**Exercise:** Across the records that follow, determine how many lines contain "launchWrite" and give only the resulting number.

**Exercise material:**

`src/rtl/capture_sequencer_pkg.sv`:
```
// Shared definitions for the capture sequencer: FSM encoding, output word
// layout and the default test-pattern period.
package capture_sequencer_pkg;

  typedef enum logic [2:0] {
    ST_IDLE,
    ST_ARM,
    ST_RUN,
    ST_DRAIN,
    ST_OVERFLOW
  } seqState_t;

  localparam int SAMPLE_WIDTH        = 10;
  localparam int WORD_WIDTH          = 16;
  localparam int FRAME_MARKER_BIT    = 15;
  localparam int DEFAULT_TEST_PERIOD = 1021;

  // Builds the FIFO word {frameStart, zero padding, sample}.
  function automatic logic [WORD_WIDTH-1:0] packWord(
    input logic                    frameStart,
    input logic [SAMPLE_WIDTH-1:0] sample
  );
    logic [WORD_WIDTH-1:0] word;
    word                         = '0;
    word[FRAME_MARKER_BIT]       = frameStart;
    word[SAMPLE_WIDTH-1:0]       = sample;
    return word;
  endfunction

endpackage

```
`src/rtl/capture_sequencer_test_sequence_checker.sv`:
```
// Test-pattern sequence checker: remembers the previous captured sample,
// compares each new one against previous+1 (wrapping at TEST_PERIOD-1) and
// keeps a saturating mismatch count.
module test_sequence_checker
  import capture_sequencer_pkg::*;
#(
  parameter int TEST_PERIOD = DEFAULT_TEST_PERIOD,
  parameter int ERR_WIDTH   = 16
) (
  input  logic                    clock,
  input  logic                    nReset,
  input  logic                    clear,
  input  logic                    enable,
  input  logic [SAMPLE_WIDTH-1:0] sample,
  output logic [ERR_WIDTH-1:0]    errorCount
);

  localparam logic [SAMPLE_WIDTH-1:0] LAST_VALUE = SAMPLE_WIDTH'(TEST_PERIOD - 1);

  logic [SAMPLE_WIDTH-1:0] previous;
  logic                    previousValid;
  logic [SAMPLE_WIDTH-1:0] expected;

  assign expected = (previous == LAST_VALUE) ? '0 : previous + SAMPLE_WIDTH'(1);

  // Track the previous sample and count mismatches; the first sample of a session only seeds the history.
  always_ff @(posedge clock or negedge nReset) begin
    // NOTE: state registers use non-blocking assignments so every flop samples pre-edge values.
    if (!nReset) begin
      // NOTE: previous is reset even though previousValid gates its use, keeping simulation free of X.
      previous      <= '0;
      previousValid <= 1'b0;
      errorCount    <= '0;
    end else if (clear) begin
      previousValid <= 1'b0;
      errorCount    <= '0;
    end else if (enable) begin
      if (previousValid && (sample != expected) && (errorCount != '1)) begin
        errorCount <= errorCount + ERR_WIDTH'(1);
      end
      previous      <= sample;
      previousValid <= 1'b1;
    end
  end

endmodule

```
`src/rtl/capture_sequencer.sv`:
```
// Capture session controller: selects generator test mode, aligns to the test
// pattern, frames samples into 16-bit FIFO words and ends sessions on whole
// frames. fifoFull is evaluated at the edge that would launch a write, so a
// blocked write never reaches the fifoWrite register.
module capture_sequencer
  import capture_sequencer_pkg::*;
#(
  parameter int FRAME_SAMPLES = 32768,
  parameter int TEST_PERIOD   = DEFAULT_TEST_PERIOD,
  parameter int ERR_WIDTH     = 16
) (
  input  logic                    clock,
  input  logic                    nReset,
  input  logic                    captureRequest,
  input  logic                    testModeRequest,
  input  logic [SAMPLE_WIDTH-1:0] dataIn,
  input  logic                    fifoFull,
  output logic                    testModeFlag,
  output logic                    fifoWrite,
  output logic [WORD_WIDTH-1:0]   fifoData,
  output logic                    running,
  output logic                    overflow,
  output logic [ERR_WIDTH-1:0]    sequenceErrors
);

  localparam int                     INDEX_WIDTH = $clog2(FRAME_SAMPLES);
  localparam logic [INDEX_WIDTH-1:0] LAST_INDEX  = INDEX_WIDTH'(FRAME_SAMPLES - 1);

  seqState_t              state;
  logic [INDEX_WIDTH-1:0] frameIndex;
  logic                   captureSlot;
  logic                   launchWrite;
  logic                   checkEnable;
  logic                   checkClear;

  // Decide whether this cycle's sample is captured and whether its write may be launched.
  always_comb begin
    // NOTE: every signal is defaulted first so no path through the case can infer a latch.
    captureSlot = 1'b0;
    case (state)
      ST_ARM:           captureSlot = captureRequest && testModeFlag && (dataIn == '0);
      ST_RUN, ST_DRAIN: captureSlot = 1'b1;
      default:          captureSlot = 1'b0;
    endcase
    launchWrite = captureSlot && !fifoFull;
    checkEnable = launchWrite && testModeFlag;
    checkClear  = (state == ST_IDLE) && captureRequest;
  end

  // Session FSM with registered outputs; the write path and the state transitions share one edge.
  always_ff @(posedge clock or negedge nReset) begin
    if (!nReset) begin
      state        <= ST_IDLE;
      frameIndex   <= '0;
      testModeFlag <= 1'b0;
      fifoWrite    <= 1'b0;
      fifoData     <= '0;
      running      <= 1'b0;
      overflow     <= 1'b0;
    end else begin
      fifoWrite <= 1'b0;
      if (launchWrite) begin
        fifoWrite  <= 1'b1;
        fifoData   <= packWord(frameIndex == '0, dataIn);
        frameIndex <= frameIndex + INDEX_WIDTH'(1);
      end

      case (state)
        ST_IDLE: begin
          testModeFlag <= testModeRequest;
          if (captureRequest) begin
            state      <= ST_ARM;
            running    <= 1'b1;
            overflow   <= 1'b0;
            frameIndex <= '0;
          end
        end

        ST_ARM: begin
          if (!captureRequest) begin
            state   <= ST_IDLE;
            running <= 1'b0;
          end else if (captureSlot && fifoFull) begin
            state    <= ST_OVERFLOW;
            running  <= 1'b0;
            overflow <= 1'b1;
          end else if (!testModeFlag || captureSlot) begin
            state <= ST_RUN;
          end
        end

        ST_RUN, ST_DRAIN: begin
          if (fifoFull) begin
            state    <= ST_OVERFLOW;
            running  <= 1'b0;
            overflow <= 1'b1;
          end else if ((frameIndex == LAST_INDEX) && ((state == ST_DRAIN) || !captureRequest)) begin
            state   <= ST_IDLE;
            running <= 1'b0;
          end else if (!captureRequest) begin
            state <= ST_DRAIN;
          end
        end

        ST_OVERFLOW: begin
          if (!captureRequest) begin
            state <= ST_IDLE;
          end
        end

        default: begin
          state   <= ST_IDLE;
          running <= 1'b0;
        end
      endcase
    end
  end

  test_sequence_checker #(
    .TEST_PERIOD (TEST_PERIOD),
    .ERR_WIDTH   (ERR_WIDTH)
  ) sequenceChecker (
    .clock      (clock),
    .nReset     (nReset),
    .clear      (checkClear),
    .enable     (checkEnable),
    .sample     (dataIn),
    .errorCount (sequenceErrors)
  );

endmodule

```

---

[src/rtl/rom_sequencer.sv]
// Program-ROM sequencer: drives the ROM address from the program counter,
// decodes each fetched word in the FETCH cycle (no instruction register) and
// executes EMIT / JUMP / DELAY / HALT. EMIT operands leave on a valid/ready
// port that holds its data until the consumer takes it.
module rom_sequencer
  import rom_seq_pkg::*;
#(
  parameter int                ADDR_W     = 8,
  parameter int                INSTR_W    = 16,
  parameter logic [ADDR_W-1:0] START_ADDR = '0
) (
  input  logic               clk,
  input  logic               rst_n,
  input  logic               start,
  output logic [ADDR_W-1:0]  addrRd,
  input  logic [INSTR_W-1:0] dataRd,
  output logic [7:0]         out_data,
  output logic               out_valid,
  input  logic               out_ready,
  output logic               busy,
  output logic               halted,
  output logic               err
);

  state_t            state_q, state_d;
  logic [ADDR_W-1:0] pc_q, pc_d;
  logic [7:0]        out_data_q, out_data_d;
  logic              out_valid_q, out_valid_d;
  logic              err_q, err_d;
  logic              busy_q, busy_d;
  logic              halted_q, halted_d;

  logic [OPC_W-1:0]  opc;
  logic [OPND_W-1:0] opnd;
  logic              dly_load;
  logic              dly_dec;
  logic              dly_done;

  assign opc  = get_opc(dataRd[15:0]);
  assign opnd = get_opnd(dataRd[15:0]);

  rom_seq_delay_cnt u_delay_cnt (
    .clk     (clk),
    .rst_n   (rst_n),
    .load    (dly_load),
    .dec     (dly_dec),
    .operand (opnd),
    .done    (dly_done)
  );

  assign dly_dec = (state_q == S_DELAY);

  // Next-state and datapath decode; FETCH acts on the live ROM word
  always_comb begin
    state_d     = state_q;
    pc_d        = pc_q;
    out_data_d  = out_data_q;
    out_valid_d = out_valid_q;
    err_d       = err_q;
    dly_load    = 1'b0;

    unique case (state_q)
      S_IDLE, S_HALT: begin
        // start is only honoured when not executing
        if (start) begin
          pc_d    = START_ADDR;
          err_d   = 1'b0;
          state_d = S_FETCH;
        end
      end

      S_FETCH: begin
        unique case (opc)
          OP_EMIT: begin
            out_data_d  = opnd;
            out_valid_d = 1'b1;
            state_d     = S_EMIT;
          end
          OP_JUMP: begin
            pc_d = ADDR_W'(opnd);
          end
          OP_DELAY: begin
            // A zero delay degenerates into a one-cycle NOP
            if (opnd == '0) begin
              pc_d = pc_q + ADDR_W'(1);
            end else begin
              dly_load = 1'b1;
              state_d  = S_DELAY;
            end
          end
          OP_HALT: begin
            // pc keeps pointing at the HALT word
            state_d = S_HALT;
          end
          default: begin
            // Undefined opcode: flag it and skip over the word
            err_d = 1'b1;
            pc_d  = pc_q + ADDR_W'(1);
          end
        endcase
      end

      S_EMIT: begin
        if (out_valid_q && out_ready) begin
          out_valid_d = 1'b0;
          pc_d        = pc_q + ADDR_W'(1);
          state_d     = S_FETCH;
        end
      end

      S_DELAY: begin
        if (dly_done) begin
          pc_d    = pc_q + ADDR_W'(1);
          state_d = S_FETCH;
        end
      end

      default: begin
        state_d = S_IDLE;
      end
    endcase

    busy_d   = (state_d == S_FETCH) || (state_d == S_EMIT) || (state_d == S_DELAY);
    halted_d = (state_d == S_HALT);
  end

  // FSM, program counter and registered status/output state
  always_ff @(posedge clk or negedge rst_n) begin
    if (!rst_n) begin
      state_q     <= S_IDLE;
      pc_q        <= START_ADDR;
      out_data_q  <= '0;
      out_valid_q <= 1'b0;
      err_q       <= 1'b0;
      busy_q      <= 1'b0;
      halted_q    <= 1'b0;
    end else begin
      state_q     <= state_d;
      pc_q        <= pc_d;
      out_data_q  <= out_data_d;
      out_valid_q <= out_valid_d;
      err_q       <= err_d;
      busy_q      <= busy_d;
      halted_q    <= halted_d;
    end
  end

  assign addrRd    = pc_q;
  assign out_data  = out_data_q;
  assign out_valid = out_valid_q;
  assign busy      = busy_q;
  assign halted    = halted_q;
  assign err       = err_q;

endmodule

**Solution to the exercise:** 4